NOTE: This is the third time today I've sent this email and it still hasn't found its way into the archive. Hopefully this one will get through.
LDC wrote:
There's no provision for nested tables. I don't think
there's a good enough case for their necessity. Cell backgrounds and borders can be done with styles.
Well I and many other very hard-working Wikipedians think there is a very real need for nested tables. They are used in each these converted articles; organisms (that nested table has a border=0), countries, heads of state, elements, and sub-national entities. And this list doesn't include the many other
non-project related nested tables.
So if http://www.wikipedia.org/wiki/Beryllium cannot be replicated pretty much as-is in wikicode then I for will have a fit (I'm sure many others will join me).
Yeah, that nested table is a nuisance. I'll have to think about that.
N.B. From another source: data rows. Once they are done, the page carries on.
$ cat config.mk
export PLATFORM = sky130hd
export DESIGN_NAME = ram_bist_ctrl_flat
export DESIGN_NICKNAME = d
export VERILOG_FILES = /design/src/rtl/ram_bist_ctrl_pkg.sv /design/src/rtl/ram_bist_ctrl_if.sv /design/src/rtl/ram_bist_ctrl_lfsr16.sv /design/src/rtl/ram_bist_ctrl.sv /design/src/flat_wrapper.sv
export SDC_FILE = /design/constraint.sdc
export NUM_CORES = 1
export LEC_CHECK = 0
export ABC_AREA = 1
export BUFFER_PORTS_ARGS = -buffer_cell sky130_fd_sc_hd__buf_2
export CAP_MARGIN = 25
export CORE_MARGIN = 2
export CORE_UTILIZATION = 58
export DETAILED_ROUTE_END_ITERATION = 7
export HOLD_SLACK_MARGIN = 0.03
export PLACE_DENSITY = 0.82
export SLEW_MARGIN = 20
export SYNTH_ARGS = -nofsm -noshare
export SYNTH_HDL_FRONTEND = slang
export SYNTH_SLANG_ARGS = --single-unit
$ cat constraint.sdc
create_clock -name clk -period 3.1 [get_ports clk]
set_clock_uncertainty 0.2 [all_clocks]
set_input_delay 0.775 -clock clk [delete_from_list [all_inputs] [get_ports clk]]
set_output_delay 0.775 -clock clk [all_outputs]
set_load 0.02 [all_outputs]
There are two nested tables; the obvious one in the isotopes section and the navigation nested table in the first cell of the larger table (which in turn has an image embedded in it). Both are necessary to the functioning of the table and are not a "nuisance" at all.
An alternative solution is to only allow HTML syntax to be rendered if it is in a table:namespace
page.
As I said before, I want to eliminate the complexity,
not just move it around. I want newbies to have some chance of being to edit the table as well as the prose around it.
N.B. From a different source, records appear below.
<file path="src/rtl/axi4_write_dma.sv">
// AXI4 write DMA: packs AXI-Stream words into AXI beats and writes them
// to memory in INCR bursts, one outstanding burst at a time.
module axi4_write_dma #(
    parameter int AXI_ADDR_WIDTH  = 64,
    parameter int AXI_DATA_WIDTH  = 128,
    parameter int AXI_ID_WIDTH    = 1,
    parameter int AXIS_DATA_WIDTH = 32,
    parameter int MAX_BURST_LEN   = 256
) (
    input  logic                        aclk,
    input  logic                        aresetn,
    input  logic [AXI_ADDR_WIDTH-1:0]   start_addr,
    input  logic [31:0]                 transfer_length,
    input  logic                        start,
    output logic                        done,
    output logic                        error,
    output logic [AXI_ID_WIDTH-1:0]     m_axi_awid,
    output logic [AXI_ADDR_WIDTH-1:0]   m_axi_awaddr,
    output logic [7:0]                  m_axi_awlen,
    output logic [2:0]                  m_axi_awsize,
    output logic [1:0]                  m_axi_awburst,
    output logic                        m_axi_awlock,
    output logic [3:0]                  m_axi_awcache,
    output logic [2:0]                  m_axi_awprot,
    output logic [3:0]                  m_axi_awqos,
    output logic                        m_axi_awvalid,
    input  logic                        m_axi_awready,
    output logic [AXI_DATA_WIDTH-1:0]   m_axi_wdata,
    output logic [AXI_DATA_WIDTH/8-1:0] m_axi_wstrb,
    output logic                        m_axi_wlast,
    output logic                        m_axi_wvalid,
    input  logic                        m_axi_wready,
    input  logic [AXI_ID_WIDTH-1:0]     m_axi_bid,
    input  logic [1:0]                  m_axi_bresp,
    input  logic                        m_axi_bvalid,
    output logic                        m_axi_bready,
    input  logic [AXIS_DATA_WIDTH-1:0]  s_axis_tdata,
    input  logic                        s_axis_tvalid,
    input  logic                        s_axis_tlast,
    output logic                        s_axis_tready
);

    localparam int WPB        = AXI_DATA_WIDTH / AXIS_DATA_WIDTH;
    localparam int WIDX_W     = (WPB > 1) ? $clog2(WPB) : 1;
    localparam int BEAT_BYTES = AXI_DATA_WIDTH / 8;
    localparam int WORD_BYTES = AXIS_DATA_WIDTH / 8;
    localparam logic [2:0] AWSIZE = 3'($clog2(BEAT_BYTES));

    typedef enum logic [2:0] {
        IDLE,
        ISSUE_AW,
        COLLECT,
        SEND_W,
        WAIT_B,
        DONE_STATE
    } state_t;

    state_t state, state_nx;

    logic [AXI_ADDR_WIDTH-1:0] addr_q;
    logic [31:0]               rem_q;
    logic [31:0]               words_q;
    logic [31:0]               total_words_q;
    logic [7:0]                beat_q;
    logic [WIDX_W-1:0]         widx_q;
    logic [AXI_DATA_WIDTH-1:0] buf_q;
    logic                      err_q;

    logic [31:0] beats_rem;
    logic [31:0] burst_beats;
    logic [31:0] burst_bytes;
    logic [7:0]  awlen_c;
    logic        last_word;
    logic        last_beat;
    logic        t_fire;
    logic        w_fire;
    logic        b_fire;
    logic        unused_ok;

    // Burst size is derived from the remaining byte count, which only
    // changes on a B handshake, so it is stable for the whole burst.
    assign beats_rem   = rem_q / 32'(BEAT_BYTES);
    assign burst_beats = (beats_rem > 32'(MAX_BURST_LEN)) ?
                         32'(MAX_BURST_LEN) : beats_rem;
    assign burst_bytes = burst_beats * 32'(BEAT_BYTES);
    assign awlen_c     = 8'(burst_beats - 32'd1);

    assign last_word = (widx_q == WIDX_W'(WPB - 1));
    assign last_beat = (beat_q == awlen_c);
    assign t_fire    = (state == COLLECT) && s_axis_tvalid;
    assign w_fire    = (state == SEND_W) && m_axi_wready;
    assign b_fire    = (state == WAIT_B) && m_axi_bvalid;
    assign unused_ok = ^m_axi_bid;

    always_ff @(posedge aclk) begin
        if (!aresetn) begin
            state <= IDLE;
        end else begin
            state <= state_nx;
        end
    end

    always_comb begin
        state_nx = state;
        unique case (state)
            IDLE: begin
                if (start) begin
                    state_nx = (transfer_length == 32'd0) ?
                               DONE_STATE : ISSUE_AW;
                end
            end
            ISSUE_AW: begin
                if (m_axi_awready) state_nx = COLLECT;
            end
            COLLECT: begin
                if (t_fire && last_word) state_nx = SEND_W;
            end
            SEND_W: begin
                if (m_axi_wready) begin
                    state_nx = last_beat ? WAIT_B : COLLECT;
                end
            end
            WAIT_B: begin
                if (m_axi_bvalid) begin
                    if (m_axi_bresp != 2'b00 || rem_q <= burst_bytes) begin
                        state_nx = DONE_STATE;
                    end else begin
                        state_nx = ISSUE_AW;
                    end
                end
            end
            DONE_STATE: begin
                if (!start) state_nx = IDLE;
            end
            default: state_nx = IDLE;
        endcase
    end

    always_comb begin
        done          = 1'b0;
        error         = 1'b0;
        m_axi_awvalid = 1'b0;
        m_axi_wvalid  = 1'b0;
        m_axi_wlast   = 1'b0;
        m_axi_bready  = 1'b0;
        s_axis_tready = 1'b0;
        unique case (state)
            ISSUE_AW:   m_axi_awvalid = 1'b1;
            COLLECT:    s_axis_tready = 1'b1;
            SEND_W: begin
                m_axi_wvalid = 1'b1;
                m_axi_wlast  = last_beat;
            end
            WAIT_B:     m_axi_bready = 1'b1;
            DONE_STATE: begin
                done  = 1'b1;
                error = err_q;
            end
            default: ;
        endcase
    end

    always_ff @(posedge aclk) begin
        if (!aresetn) begin
            addr_q        <= '0;
            rem_q         <= '0;
            words_q       <= '0;
            total_words_q <= '0;
            beat_q        <= '0;
            widx_q        <= '0;
            buf_q         <= '0;
            err_q         <= 1'b0;
        end else begin
            if (state == IDLE && start) begin
                addr_q        <= start_addr;
                rem_q         <= transfer_length;
                words_q       <= '0;
                total_words_q <= transfer_length / 32'(WORD_BYTES);
                beat_q        <= '0;
                widx_q        <= '0;
                err_q         <= 1'b0;
            end
            if (t_fire) begin
                for (int i = 0; i < WPB; i++) begin
                    if (widx_q == WIDX_W'(i)) begin
                        buf_q[i*AXIS_DATA_WIDTH +: AXIS_DATA_WIDTH] <= s_axis_tdata;
                    end
                end
                widx_q  <= last_word ? '0 : widx_q + 1'b1;
                words_q <= words_q + 32'd1;
                // tlast must mark exactly the final word of the transfer
                if (s_axis_tlast != (words_q == total_words_q - 32'd1)) begin
                    err_q <= 1'b1;
                end
            end
            if (w_fire) begin
                beat_q <= last_beat ? '0 : beat_q + 8'd1;
            end
            if (b_fire) begin
                if (m_axi_bresp != 2'b00) begin
                    err_q <= 1'b1;
                end else begin
                    addr_q <= addr_q + AXI_ADDR_WIDTH'(burst_bytes);
                    rem_q  <= rem_q - burst_bytes;
                end
            end
        end
    end

    assign m_axi_awid    = '0;
    assign m_axi_awaddr  = addr_q;
    assign m_axi_awlen   = awlen_c;
    assign m_axi_awsize  = AWSIZE;
    assign m_axi_awburst = 2'b01;
    assign m_axi_awlock  = 1'b0;
    assign m_axi_awcache = 4'b0011;
    assign m_axi_awprot  = 3'b000;
    assign m_axi_awqos   = 4'b0000;
    assign m_axi_wdata   = buf_q;
    assign m_axi_wstrb   = '1;

endmodule

</file>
Do you have /any/ idea about how much work would be undone and have to be redone in a diminished format if
the document as is were implemented? Thousands of pages will be broken and many users, including me, may
get fed-up with Wikipedia and leave.
A table is going to be dense and intimidating to nontechnical users no matter what but tables are very useful when it comes to effectively presenting tabular
data (something we have a lot of). Thus putting this complexity on a separate page seems to be a good compromise between preventing newbies from not being intimidated by hordes of markup and allowing more seasoned users the ability to present tabular data in a table.
How the page functions for the reader is just as important as how it functions for the writer. And just
as different writers have different abilities to contribute prose to an article, we have different coders with different abilities to add markup to articles.
We don't dumb down the prose of articles to reach the lowest common denominator reader/writer (except for intro paragraphs) and we should not similarly dumb down the markup just to make things a bit easier for the lowest common denominator coder. Just segregate the tables from the prose and both the markup- phobic and the markup gurus will be happy (that's not to say that I advocate for full HTML support; just move the HTML off of the regular article page and into
its own namespace).
I would still like to know if a conversion script would be run. If not, then disabling HTML would make Wikipedia look badly broken with the displayed text of
tens of thousands of instances of HTML markup. And all
that would have to be re-coded in the new syntax by hand. If it is run then the script is going to mangle any table that has markup in it that is no supported in the proposed wikicode. Either way we are talking about changing masses of content that somebody
is going to have to repair.
Why in the world is it necessary to break so many things and therefore create so much added work? The negative side-effects of the proposed WikiSyntax will cause far more problems than it purports to solve, IMO.
Please replicate in WikiCode the HTML we currently support (well, maybe not the obscure stuff that is hardly ever used) and/or create a table:namespace.
-- Daniel Mayer (aka mav)
PS - We've seem to have done fine during the past 2+ years with tolerating HTML where it makes sense (such as tables).